Divinità a colori

La sorprendente policromia delle statue greco- romane

Foto allestimento della mostra (BUNTE GÖTTER - GOLDEN EDITION. Die Farben der Antike). Foto: Liebieghaus Skulpturensammlung - Norbert Miguletz
Francesca Petretto |

Francoforte. Dopo aver fatto con successo il giro del mondo torna a casa la mostra della Liebighaus «Divinità policrome-Golden Edition. I colori dell’Antichità», riproponendosi agli appassionati (fino al 30 agosto) con alcune importanti aggiunte, frutto del lavoro di ricerca e ricostruzione effettuato nei suoi laboratori. Da oltre 15 anni le varietà di colori delle statue antiche greco-romane riprodotte dagli studiosi assiani entusiasmano un pubblico internazionale sempre più vasto, per quanto non sia ancora oggi semplice persuadere i molti scettici portati a considerarle immobili nella loro irreale candida purezza marmorea, in realtà quasi mai ricercata dai loro antichi artefici, per via di una consolidata convinzione secolare. E invece la quasi totalità delle sculture che ci sono pervenute hanno perso il colore delle loro ricche decorazioni superficiali così come le architetture che le ospitavano. La mostra affianca ai 100 prestiti provenienti da British Museum, Museo Archeologico Nazionale di Napoli, Ny Carlsberg Glyptotek di Copenaghen, Archäologisches Institut di Gottinga e Skulpturensammlung di Dresda i più celebri fra i gioielli della collezione della Liebighaus insieme a oltre 60 ricostruzioni effettuate negli ultimi anni dal team di studiosi guidati dall’archeologo classico Vinzenz Brinkmann con alcuni primi tentativi effettuati già nell’Ottocento e 22 raffigurazioni su stampa (disegni, incisioni ecc.).
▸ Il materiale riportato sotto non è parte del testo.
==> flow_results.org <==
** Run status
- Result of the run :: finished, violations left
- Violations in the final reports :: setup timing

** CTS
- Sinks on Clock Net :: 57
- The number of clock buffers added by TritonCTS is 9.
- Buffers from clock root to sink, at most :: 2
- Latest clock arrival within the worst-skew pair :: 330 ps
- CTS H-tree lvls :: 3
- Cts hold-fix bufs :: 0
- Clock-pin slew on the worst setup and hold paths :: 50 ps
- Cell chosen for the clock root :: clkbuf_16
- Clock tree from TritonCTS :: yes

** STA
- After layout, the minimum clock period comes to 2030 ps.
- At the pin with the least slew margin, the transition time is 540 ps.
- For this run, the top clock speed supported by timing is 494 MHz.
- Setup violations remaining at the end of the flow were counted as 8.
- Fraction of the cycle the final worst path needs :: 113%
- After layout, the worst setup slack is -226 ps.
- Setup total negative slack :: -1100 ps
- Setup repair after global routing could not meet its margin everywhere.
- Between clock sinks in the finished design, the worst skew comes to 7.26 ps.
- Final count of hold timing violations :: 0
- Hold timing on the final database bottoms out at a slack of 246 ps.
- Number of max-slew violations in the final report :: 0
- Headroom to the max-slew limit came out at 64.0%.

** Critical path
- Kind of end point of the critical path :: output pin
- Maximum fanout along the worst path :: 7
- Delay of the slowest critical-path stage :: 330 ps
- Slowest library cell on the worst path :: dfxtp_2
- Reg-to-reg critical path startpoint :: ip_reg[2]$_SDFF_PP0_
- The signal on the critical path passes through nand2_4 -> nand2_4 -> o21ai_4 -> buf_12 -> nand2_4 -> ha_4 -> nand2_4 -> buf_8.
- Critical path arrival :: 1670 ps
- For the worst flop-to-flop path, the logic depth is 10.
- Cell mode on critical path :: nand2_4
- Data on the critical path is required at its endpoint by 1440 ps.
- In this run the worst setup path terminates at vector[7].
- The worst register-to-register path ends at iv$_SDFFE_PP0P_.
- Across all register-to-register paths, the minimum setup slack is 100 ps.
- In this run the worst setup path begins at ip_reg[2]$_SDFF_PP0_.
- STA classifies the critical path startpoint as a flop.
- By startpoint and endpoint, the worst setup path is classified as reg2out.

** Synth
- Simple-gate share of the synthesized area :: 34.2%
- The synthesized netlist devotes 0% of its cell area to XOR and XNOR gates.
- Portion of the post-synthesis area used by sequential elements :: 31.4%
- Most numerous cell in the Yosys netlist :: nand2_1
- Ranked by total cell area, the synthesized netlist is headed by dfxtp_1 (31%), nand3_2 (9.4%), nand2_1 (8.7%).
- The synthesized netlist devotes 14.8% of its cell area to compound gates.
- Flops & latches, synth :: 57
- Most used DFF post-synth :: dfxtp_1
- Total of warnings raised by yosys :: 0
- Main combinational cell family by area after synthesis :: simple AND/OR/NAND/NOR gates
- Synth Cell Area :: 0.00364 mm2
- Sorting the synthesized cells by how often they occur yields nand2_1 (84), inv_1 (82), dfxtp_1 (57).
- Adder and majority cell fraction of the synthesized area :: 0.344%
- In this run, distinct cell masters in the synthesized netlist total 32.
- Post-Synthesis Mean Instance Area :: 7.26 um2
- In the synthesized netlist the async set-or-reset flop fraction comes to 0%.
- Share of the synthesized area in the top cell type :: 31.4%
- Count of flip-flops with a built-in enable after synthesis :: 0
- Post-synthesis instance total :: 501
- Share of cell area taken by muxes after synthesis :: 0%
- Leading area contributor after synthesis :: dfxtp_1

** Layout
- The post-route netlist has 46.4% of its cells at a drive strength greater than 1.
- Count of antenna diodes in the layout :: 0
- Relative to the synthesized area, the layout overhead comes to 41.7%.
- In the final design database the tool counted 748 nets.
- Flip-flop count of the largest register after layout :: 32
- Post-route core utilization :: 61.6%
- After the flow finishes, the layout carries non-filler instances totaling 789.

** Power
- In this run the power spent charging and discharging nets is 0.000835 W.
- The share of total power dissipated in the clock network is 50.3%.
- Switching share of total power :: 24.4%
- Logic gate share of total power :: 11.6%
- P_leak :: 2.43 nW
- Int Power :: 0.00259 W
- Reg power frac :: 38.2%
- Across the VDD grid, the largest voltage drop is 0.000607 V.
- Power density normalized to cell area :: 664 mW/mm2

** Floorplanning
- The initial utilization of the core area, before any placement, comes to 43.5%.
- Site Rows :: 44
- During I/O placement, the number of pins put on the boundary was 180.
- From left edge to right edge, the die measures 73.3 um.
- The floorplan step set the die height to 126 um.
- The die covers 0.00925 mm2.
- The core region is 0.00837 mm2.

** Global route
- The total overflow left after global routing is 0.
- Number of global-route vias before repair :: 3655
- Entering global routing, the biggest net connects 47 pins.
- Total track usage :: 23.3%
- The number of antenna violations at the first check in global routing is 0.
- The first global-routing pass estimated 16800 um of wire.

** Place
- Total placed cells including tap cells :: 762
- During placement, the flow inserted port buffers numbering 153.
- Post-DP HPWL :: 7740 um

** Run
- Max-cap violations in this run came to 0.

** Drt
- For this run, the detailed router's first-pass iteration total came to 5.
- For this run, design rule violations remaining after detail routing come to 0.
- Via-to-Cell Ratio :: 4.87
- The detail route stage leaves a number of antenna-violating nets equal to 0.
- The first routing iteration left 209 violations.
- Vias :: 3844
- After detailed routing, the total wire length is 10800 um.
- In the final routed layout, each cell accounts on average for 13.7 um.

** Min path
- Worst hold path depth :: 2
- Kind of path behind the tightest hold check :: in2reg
**config.mk**
```make
export PLATFORM = sky130hd
export DESIGN_NAME = seconds_bcd_counter
export DESIGN_NICKNAME = d
export VERILOG_FILES = /design/src/rtl/seconds_pkg.sv /design/src/rtl/seconds_bcd_counter_digit.sv /design/src/rtl/seconds_bcd_counter.sv
export SDC_FILE = /design/constraint.sdc
export NUM_CORES = 1
export LEC_CHECK = 0
export CAP_MARGIN = 0
export CORE_MARGIN = 2
export CORE_UTILIZATION = 40
export CTS_CLUSTER_SIZE = 20
export DETAILED_ROUTE_END_ITERATION = 10
export SETUP_SLACK_MARGIN = 0.05
export SYNTH_ARGS = -nofsm -noshare
export SYNTH_HDL_FRONTEND = slang
export SYNTH_HIERARCHICAL = 1
export SYNTH_SLANG_ARGS = --single-unit
```
**constraint.sdc**
```tcl
create_clock -name clk -period 3.45 [get_ports clk]
set_clock_uncertainty 0.15 [all_clocks]
set_input_delay 0.8625 -clock clk [delete_from_list [all_inputs] [get_ports clk]]
set_output_delay 0.8625 -clock clk [all_outputs]
set_load 0.02 [all_outputs]
```
**src/rtl/seconds_pkg.sv**
```systemverilog
// rtl/seconds_pkg.sv - shared BCD widths, limits and digit types for the seconds counter
package seconds_pkg;

  localparam int BCD_W    = 4;
  localparam int TENS_W   = 3;
  localparam int ONES_MAX = 9;
  localparam int TENS_MAX = 5;

  typedef logic [BCD_W-1:0]  bcd_t;
  typedef logic [TENS_W-1:0] tens_t;

endpackage

```
**src/rtl/seconds_bcd_counter_digit.sv**
```systemverilog
// rtl/seconds_bcd_counter_digit.sv - one BCD digit that counts 0..MAX and carries on rollover
module bcd_digit_counter #(
  parameter int W   = 4,
  parameter int MAX = 9
) (
  input  logic         clk,
  input  logic         reset,
  input  logic         inc,
  output logic [W-1:0] digit,
  output logic         carry
);

  logic [W-1:0] digit_q;
  logic [W-1:0] digit_d;
  logic         at_max;

  assign at_max = (digit_q == W'(MAX));
  assign carry  = inc & at_max;
  assign digit  = digit_q;

  // next digit: wrap to zero past MAX so the digit can never hold an illegal code
  always_comb begin
    digit_d = digit_q;
    if (inc) begin
      digit_d = at_max ? '0 : digit_q + W'(1);
    end
  end

  // digit register with synchronous active-high reset
  always_ff @(posedge clk) begin
    if (reset) begin
      digit_q <= '0;
    end else begin
      digit_q <= digit_d;
    end
  end

endmodule

```
**src/rtl/seconds_bcd_counter.sv**
```systemverilog
// rtl/seconds_bcd_counter.sv - prescaled BCD seconds counter with valid/ready output; SECONDS_MINUTES_EN adds minutes
module seconds_bcd_counter
  import seconds_pkg::*;
#(
  parameter int CLK_HZ = 10_000_000,
  parameter int CMP_W  = 24
) (
  input  logic              clk,
  input  logic              reset,
  input  logic              ena,
  input  logic              pause,
  input  logic              cmp_load,
  input  logic [CMP_W-1:0]  cmp_value,
  output logic              tick,
  output logic [BCD_W-1:0]  sec_ones,
  output logic [TENS_W-1:0] sec_tens,
  output logic              out_valid,
  input  logic              out_ready,
  output logic              overrun,
  input  logic              ovr_clr
`ifdef SECONDS_MINUTES_EN
  ,
  output logic [BCD_W-1:0]  min_ones,
  output logic [TENS_W-1:0] min_tens
`endif
);

  localparam logic [CMP_W-1:0] CMP_RST = CMP_W'(CLK_HZ - 1);

  logic [CMP_W-1:0] pcnt_q, pcnt_d;
  logic [CMP_W-1:0] cmp_q, cmp_d;
  logic             tick_q;
  logic             valid_q, valid_d;
  logic             ovr_q, ovr_d;
  logic             run;
  logic             at_max;
  logic             wrap;
  logic             ovr_set;
  logic             sec_ones_carry;

  // prescaler, compare register and handshake next-state; a load always beats a coincident wrap
  always_comb begin
    run     = ena & ~pause;
    at_max  = (pcnt_q == cmp_q);
    wrap    = run & at_max & ~cmp_load;
    ovr_set = wrap & valid_q & ~out_ready;
    pcnt_d  = pcnt_q;
    cmp_d   = cmp_q;
    valid_d = valid_q;
    ovr_d   = ovr_q;
    if (cmp_load) begin
      cmp_d  = cmp_value;
      pcnt_d = '0;
    end else if (run) begin
      pcnt_d = at_max ? '0 : pcnt_q + CMP_W'(1);
    end
    if (wrap) begin
      valid_d = 1'b1;
    end else if (valid_q & out_ready) begin
      valid_d = 1'b0;
    end
    if (ovr_set) begin
      ovr_d = 1'b1;
    end else if (ovr_clr) begin
      ovr_d = 1'b0;
    end
  end

  // state registers; reset drops any pending update
  always_ff @(posedge clk) begin
    if (reset) begin
      pcnt_q  <= '0;
      cmp_q   <= CMP_RST;
      tick_q  <= 1'b0;
      valid_q <= 1'b0;
      ovr_q   <= 1'b0;
    end else begin
      pcnt_q  <= pcnt_d;
      cmp_q   <= cmp_d;
      tick_q  <= wrap;
      valid_q <= valid_d;
      ovr_q   <= ovr_d;
    end
  end

  assign tick      = tick_q;
  assign out_valid = valid_q;
  assign overrun   = ovr_q;

  bcd_digit_counter #(.W(BCD_W), .MAX(ONES_MAX)) u_sec_ones (
    .clk   (clk),
    .reset (reset),
    .inc   (wrap),
    .digit (sec_ones),
    .carry (sec_ones_carry)
  );

`ifdef SECONDS_MINUTES_EN
  logic sec_tens_carry;
  logic min_ones_carry;

  bcd_digit_counter #(.W(TENS_W), .MAX(TENS_MAX)) u_sec_tens (
    .clk   (clk),
    .reset (reset),
    .inc   (sec_ones_carry),
    .digit (sec_tens),
    .carry (sec_tens_carry)
  );

  bcd_digit_counter #(.W(BCD_W), .MAX(ONES_MAX)) u_min_ones (
    .clk   (clk),
    .reset (reset),
    .inc   (sec_tens_carry),
    .digit (min_ones),
    .carry (min_ones_carry)
  );

  bcd_digit_counter #(.W(TENS_W), .MAX(TENS_MAX)) u_min_tens (
    .clk   (clk),
    .reset (reset),
    .inc   (min_ones_carry),
    .digit (min_tens),
    .carry ()
  );
`else
  bcd_digit_counter #(.W(TENS_W), .MAX(TENS_MAX)) u_sec_tens (
    .clk   (clk),
    .reset (reset),
    .inc   (sec_ones_carry),
    .digit (sec_tens),
    .carry ()
  );
`endif

endmodule

```
==> results.ini <==
[outcome]
status=finished clean

[cts]
cts_post_setup_buffers_inserted=0
cts-root-to-sink-buffers=2
cts_hold_repair.buffers=0
cts_inserted_buffers=9
tritoncts_num_sinks=58
worst_skew_pair.late_latency_ns=0.33
ctsRootBufferMaster=clkbuf_8
cts-htree-levels=3
cts_tree=done
cts.repair.resized=0
clkSlewWorstSetupHoldPaths_ns=0.06

[routing]
dr_iter_0_viols=80
route.vias.total=2054
detail_route.wl_per_cell_um=14.4
detail_route.drc_violations=0
final_wl_um=5850
drt_pass1_iterations=4
drt.antenna.violating_nets=0
number_of_vias_per_cell=5.06

[sta]
hold_viol_final=0
setup_ws_ns=0.396
worst-slew-pin-transition_ns=0.416
clock.fmax_mhz=327
timing.final.max_slew_violations=0
fin_setup_tns_ns=0
layout_min_cycle_time_ns=3.05
grt_setup_unrepaired=false
finalHoldWorstSlack_ns=0.309
final_min_period_over_clock_period_pct=88.5
setup-violations-final=0
relSlewSlack_pct=72.0

[die]
initial_core_util_pct=41.8
design.core.area_um2=6420
row_count=29
fp.dieW_um=85.9
fp.dieArea_um2=7380
die_h_um=85.9
pin_count=41

[power_and_ir_drop]
ir_drop_uv=216
power-per-cell-area_nw_per_um2=413
static-leakage-power_uw=0.00119

[logic_synthesis]
synth.cell_area_um2=2680
synth.yosys.warnings=6
synth_cells=277
mappedNetlistNets=309
post_synth.cell_area_avg_um2=9.69

[cells_and_area]
layout.nets=356
fillers=621
diodes=0
multi_input_comb_area_um2=1450
layout-area-overhead-vs-synth_pct=25.1
stdcell_count=406
final-seq-area_um2=1160
post_route_cells_drive_above_1_share_pct=11.6

[setup_path]
crit_path_max_incr_delay_ns=0.46
reg2reg_path_depth=10
path_max_fanout=5
worstPathCellList=clkdlybuf4s50_1 -> nor2b_1 -> nand2_1 -> or4_4 -> or2_4 -> nor2_1 -> nand2_1 -> nor4b_2 -> buf_4 -> nand4bb_1 -> a21oi_1
worst_ep_required_time_ns=3.57
crit_path_frequent_cell=nand2_1
crit_arrival_ns=3.17
slack_of_the_worst_reg_to_reg_path_ns=0.78
critical_path_class=primary input to register
critPathCaptureType=register
crit-reg2reg-launch=pcnt_q[3]$_SDFFE_PP0P_
sort_of_element_at_the_start_of_the_critical_path=primary input
timing.critical_path.slowest_stage_cell=clkdlybuf4s50_1
reg2reg_end=u_sec_tens/digit[1]$_SDFFE_PP0P_

[worst_hold_path]
hold_start=overrun$_SDFFE_PP0P_
hold_path_depth=2
hold_path.class=register to register
timing.hold.worst_endpoint=overrun$_SDFFE_PP0P_

[global_routing]
maximum_number_of_pins_on_one_net_before_global_route_repair=29
first_pass_grt_wire_length_um=9610
track_usage_pct=17.1
grt_pass1_vias=1990
initial_antenna_violation_count=0
globalRouteOverflowTotal=0

[placement]
finalWeightedCongestion=0.781
placedCellCount=390
placement.io_buffers=40
pre_cts_ws_ns=0.0246
detailedPlacementHpwl_um=4210

[job]
timing.max_cap.violations=0
===== config.mk =====
export PLATFORM = sky130hd
export DESIGN_NAME = operand_loader_flat
export DESIGN_NICKNAME = d
export VERILOG_FILES = /design/src/rtl/operand_loader_if.sv /design/src/rtl/operand_loader.sv /design/src/flat_wrapper.sv
export SDC_FILE = /design/constraint.sdc
export NUM_CORES = 1
export LEC_CHECK = 0
export ABC_AREA = 1
export ABC_CLOCK_PERIOD_IN_PS = 2300
export CAP_MARGIN = 5
export CORE_ASPECT_RATIO = 0.5
export CORE_UTILIZATION = 45
export CTS_CLUSTER_DIAMETER = 80
export DETAILED_ROUTE_END_ITERATION = 6
export HOLD_SLACK_MARGIN = 0.1
export PLACE_DENSITY = 0.75
export SLEW_MARGIN = 20
export SYNTH_ARGS = -nofsm -noshare
export SYNTH_HDL_FRONTEND = slang
export SYNTH_SLANG_ARGS = --single-unit

===== constraint.sdc =====
create_clock -name clk -period 2.3 [get_ports clk]
set_input_delay 0.23 -clock clk [delete_from_list [all_inputs] [get_ports clk]]
set_output_delay 0.23 -clock clk [all_outputs]
set_load 0.02 [all_outputs]

===== src/rtl/operand_loader_if.sv =====
// Bus bundle for operand_loader: byte stream in, compute-block handshakes, result port out.
// slave is the loader's view; master is the view of whatever surrounds it.
interface operand_loader_if;
  logic             in_valid;
  logic             in_ready;
  logic [7:0]       in_data;
  logic [1:0]       cfg_mode;

  // element 0 is a11 / b11, row-major
  logic [15:0][7:0] a;
  logic [8:0][7:0]  b;

  logic             active_store;
  logic             active_single;
  logic             active_sa3;
  logic             active_sa2;
  logic             done_store;
  logic             done_single;
  logic             done_sa3;
  logic             done_sa2;
  logic [7:0]       c11;
  logic [7:0]       c12;
  logic [7:0]       c21;
  logic [7:0]       c22;

  logic             res_valid;
  logic             res_ready;
  logic [31:0]      res_data;
  logic             busy;
  logic             err;

  modport slave (
    input  in_valid, in_data, cfg_mode,
    input  done_store, done_single, done_sa3, done_sa2,
    input  c11, c12, c21, c22,
    input  res_ready,
    output in_ready, a, b,
    output active_store, active_single, active_sa3, active_sa2,
    output res_valid, res_data, busy, err
  );

  modport master (
    output in_valid, in_data, cfg_mode,
    output done_store, done_single, done_sa3, done_sa2,
    output c11, c12, c21, c22,
    output res_ready,
    input  in_ready, a, b,
    input  active_store, active_single, active_sa3, active_sa2,
    input  res_valid, res_data, busy, err
  );
endinterface
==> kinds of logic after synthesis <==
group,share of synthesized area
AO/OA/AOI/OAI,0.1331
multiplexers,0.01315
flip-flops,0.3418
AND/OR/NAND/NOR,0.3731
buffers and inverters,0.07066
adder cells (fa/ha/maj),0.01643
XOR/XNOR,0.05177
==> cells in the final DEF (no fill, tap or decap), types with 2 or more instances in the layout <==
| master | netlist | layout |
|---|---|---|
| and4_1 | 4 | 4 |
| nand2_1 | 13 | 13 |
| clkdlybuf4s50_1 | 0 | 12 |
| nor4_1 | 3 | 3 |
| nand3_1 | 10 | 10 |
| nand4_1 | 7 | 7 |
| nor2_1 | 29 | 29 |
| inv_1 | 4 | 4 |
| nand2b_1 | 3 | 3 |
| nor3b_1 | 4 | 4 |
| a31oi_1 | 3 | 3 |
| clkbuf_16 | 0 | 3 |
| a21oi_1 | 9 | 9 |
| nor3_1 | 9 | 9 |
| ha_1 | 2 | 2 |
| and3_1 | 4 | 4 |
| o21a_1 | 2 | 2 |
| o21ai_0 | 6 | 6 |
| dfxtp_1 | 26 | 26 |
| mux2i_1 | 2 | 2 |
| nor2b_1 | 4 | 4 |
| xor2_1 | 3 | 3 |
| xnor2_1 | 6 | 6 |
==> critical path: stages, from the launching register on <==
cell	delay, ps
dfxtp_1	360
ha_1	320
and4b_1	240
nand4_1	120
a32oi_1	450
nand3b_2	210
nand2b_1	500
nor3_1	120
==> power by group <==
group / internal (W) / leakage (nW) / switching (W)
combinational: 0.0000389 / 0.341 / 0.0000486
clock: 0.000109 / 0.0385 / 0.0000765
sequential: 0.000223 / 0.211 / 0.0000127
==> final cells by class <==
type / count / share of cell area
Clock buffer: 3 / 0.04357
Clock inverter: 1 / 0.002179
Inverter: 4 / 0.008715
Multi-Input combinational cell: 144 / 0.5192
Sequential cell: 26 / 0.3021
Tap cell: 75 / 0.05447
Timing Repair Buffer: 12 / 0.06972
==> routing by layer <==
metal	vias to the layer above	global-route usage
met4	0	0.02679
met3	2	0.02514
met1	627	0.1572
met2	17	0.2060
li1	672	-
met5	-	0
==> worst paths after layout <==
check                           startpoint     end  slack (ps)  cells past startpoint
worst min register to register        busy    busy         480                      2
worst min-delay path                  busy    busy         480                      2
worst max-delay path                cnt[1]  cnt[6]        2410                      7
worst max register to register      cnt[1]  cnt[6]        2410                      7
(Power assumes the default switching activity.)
[src/rtl/shot_judge_if.sv]
// Frame-rate bus between the ball tracker and the shot judge.
interface shot_judge_if;
  logic       shotStart;
  logic [9:0] releaseX;
  logic [9:0] ballX;
  logic [9:0] ballY;
  logic [1:0] madeShot;
  logic       shotFinished;
  logic       busy;

  modport master (
    output shotStart, releaseX, ballX, ballY,
    input  madeShot, shotFinished, busy
  );

  modport slave (
    input  shotStart, releaseX, ballX, ballY,
    output madeShot, shotFinished, busy
  );
endinterface

[src/rtl/shot_judge.sv]
// Judges a basketball shot from per-frame ball positions: make (2/3), miss, or still flying.
// Define SHOT_TIMEOUT_EN to add a flight timer that forces a miss after TIMEOUT_FRAMES frames.
module shot_judge #(
  parameter int HOOP_X_MIN     = 560,
  parameter int HOOP_X_MAX     = 600,
  parameter int RIM_Y          = 160,
  parameter int FLOOR_Y        = 440,
  parameter int THREE_X        = 320,
  parameter int HOLD_FRAMES    = 4,
  parameter int TIMEOUT_FRAMES = 255
) (
  input  logic         frame_clk,
  input  logic         reset,
  shot_judge_if.slave  bus
);

  typedef enum logic [1:0] {IDLE, FLIGHT, ARMED, RESULT} state_t;

  localparam logic [9:0] X_MIN    = 10'(HOOP_X_MIN);
  localparam logic [9:0] X_MAX    = 10'(HOOP_X_MAX);
  localparam logic [9:0] RIM      = 10'(RIM_Y);
  localparam logic [9:0] FLOOR    = 10'(FLOOR_Y);
  localparam logic [9:0] THREE    = 10'(THREE_X);
  localparam logic [7:0] HOLD_LIM = 8'(HOLD_FRAMES);

  state_t     state;
  logic [1:0] made_shot;
  logic       shot_finished;
  logic       busy_q;
  logic       is_three;
  logic [9:0] prev_y;
  logic [7:0] hold_cnt;

  logic in_window;
  logic crossing;
  logic at_floor;
  logic time_up;

  assign in_window = (bus.ballX >= X_MIN) && (bus.ballX <= X_MAX);
  assign crossing  = (prev_y < RIM) && (bus.ballY >= RIM);
  assign at_floor  = (bus.ballY >= FLOOR);

`ifdef SHOT_TIMEOUT_EN
  localparam logic [8:0] TIMEOUT_LIM = 9'(TIMEOUT_FRAMES);
  logic [7:0] timer;

  // Counts frames spent in flight; held at zero while idle so each shot starts fresh.
  always_ff @(posedge frame_clk or negedge reset) begin
    if (!reset) begin
      timer <= '0;
    end else if (state == IDLE) begin
      timer <= '0;
    end else if ((state == FLIGHT || state == ARMED) && timer != 8'hFF) begin
      timer <= timer + 8'd1;
    end
  end

  assign time_up = ({1'b0, timer} + 9'd1) >= TIMEOUT_LIM;
`else
  assign time_up = 1'b0;
`endif

  always_ff @(posedge frame_clk or negedge reset) begin
    if (!reset) begin
      state         <= IDLE;
      made_shot     <= 2'b00;
      shot_finished <= 1'b0;
      busy_q        <= 1'b0;
      is_three      <= 1'b0;
      prev_y        <= '0;
      hold_cnt      <= '0;
    end else begin
      prev_y <= bus.ballY;
      case (state)
        IDLE: begin
          if (bus.shotStart) begin
            is_three  <= (bus.releaseX < THREE);
            made_shot <= 2'b00;
            busy_q    <= 1'b1;
            state     <= FLIGHT;
          end
        end
        FLIGHT: begin
          if (at_floor || time_up) begin
            made_shot     <= 2'b01;
            shot_finished <= 1'b1;
            hold_cnt      <= 8'd1;
            state         <= RESULT;
          end else if (bus.ballY < RIM) begin
            state <= ARMED;
          end
        end
        ARMED: begin
          // A make beats a floor/timeout miss seen in the same frame.
          if (crossing && in_window) begin
            made_shot     <= is_three ? 2'b11 : 2'b10;
            shot_finished <= 1'b1;
            hold_cnt      <= 8'd1;
            state         <= RESULT;
          end else if (at_floor || time_up) begin
            made_shot     <= 2'b01;
            shot_finished <= 1'b1;
            hold_cnt      <= 8'd1;
            state         <= RESULT;
          end else if (crossing) begin
            state <= FLIGHT;
          end
        end
        RESULT: begin
          if (hold_cnt >= HOLD_LIM) begin
            shot_finished <= 1'b0;
            busy_q        <= 1'b0;
            state         <= IDLE;
          end else begin
            hold_cnt <= hold_cnt + 8'd1;
          end
        end
        default: state <= IDLE;
      endcase
    end
  end

  assign bus.madeShot     = made_shot;
  assign bus.shotFinished = shot_finished;
  assign bus.busy         = busy_q;

endmodule
--- config.mk ---
export PLATFORM = sky130hd
export DESIGN_NAME = dma_seq
export DESIGN_NICKNAME = d
export VERILOG_FILES = /design/src/rtl/dma_seq_pkg.sv /design/src/rtl/dma_chan.sv /design/src/rtl/dma_seq.sv
export SDC_FILE = /design/constraint.sdc
export NUM_CORES = 1
export LEC_CHECK = 0
export BUFFER_PORTS_ARGS = -buffer_cell sky130_fd_sc_hd__buf_2
export CAP_MARGIN = 10
export CORE_ASPECT_RATIO = 1.2
export CORE_UTILIZATION = 55
export DETAILED_ROUTE_END_ITERATION = 10
export GPL_ROUTABILITY_DRIVEN = 0
export MAX_ROUTING_LAYER = met4
export PLACE_DENSITY_LB_ADDON = 0.2
export SLEW_MARGIN = 10
export SYNTH_ARGS = -nofsm -noshare
export SYNTH_HDL_FRONTEND = slang
export SYNTH_SLANG_ARGS = --single-unit
export TNS_END_PERCENT = 30
--- constraint.sdc ---
create_clock -name clk -period 2.7 [get_ports clk]
set_clock_uncertainty 0.1 [all_clocks]
set_input_delay 0.405 -clock clk [delete_from_list [all_inputs] [get_ports clk]]
set_output_delay 0.405 -clock clk [all_outputs]
set_load 0.005 [all_outputs]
Quarant’anni di intensa ricerca resi possibili grazie al fondamentale apporto delle fonti scritte e soprattutto alle analisi chimiche di laboratorio dei frammenti policromi pervenutici hanno permesso di riprodurre, prima nel virtuale poi nel reale, copie fedeli all’originale, le possibili tecniche e la natura stessa dei pigmenti utilizzati in antico. Tali ricostruzioni consentono anche di fare nuove considerazioni sull’iconografia della statuaria, molto importante anche dal punto di vista antropologico, etnologico, di storia dei costumi e delle tradizioni: la colorazione di un peplo può fornire utili spunti all’individuazione della divinità raffigurata (si pensi al manto azzurro della Vergine Maria) così come quello di pelle e gemme che ornano orecchie e collo ne offrono sul rango di korai e kouroi di età arcaica. Meravigliosa è la riproduzione a colori del cosiddetto Cavaliere persiano dell’Acropoli (490 a.C. circa) dai calzoni variopinti alla maniera orientale come nel frontone occidentale del Tempio di Afaia a Egina.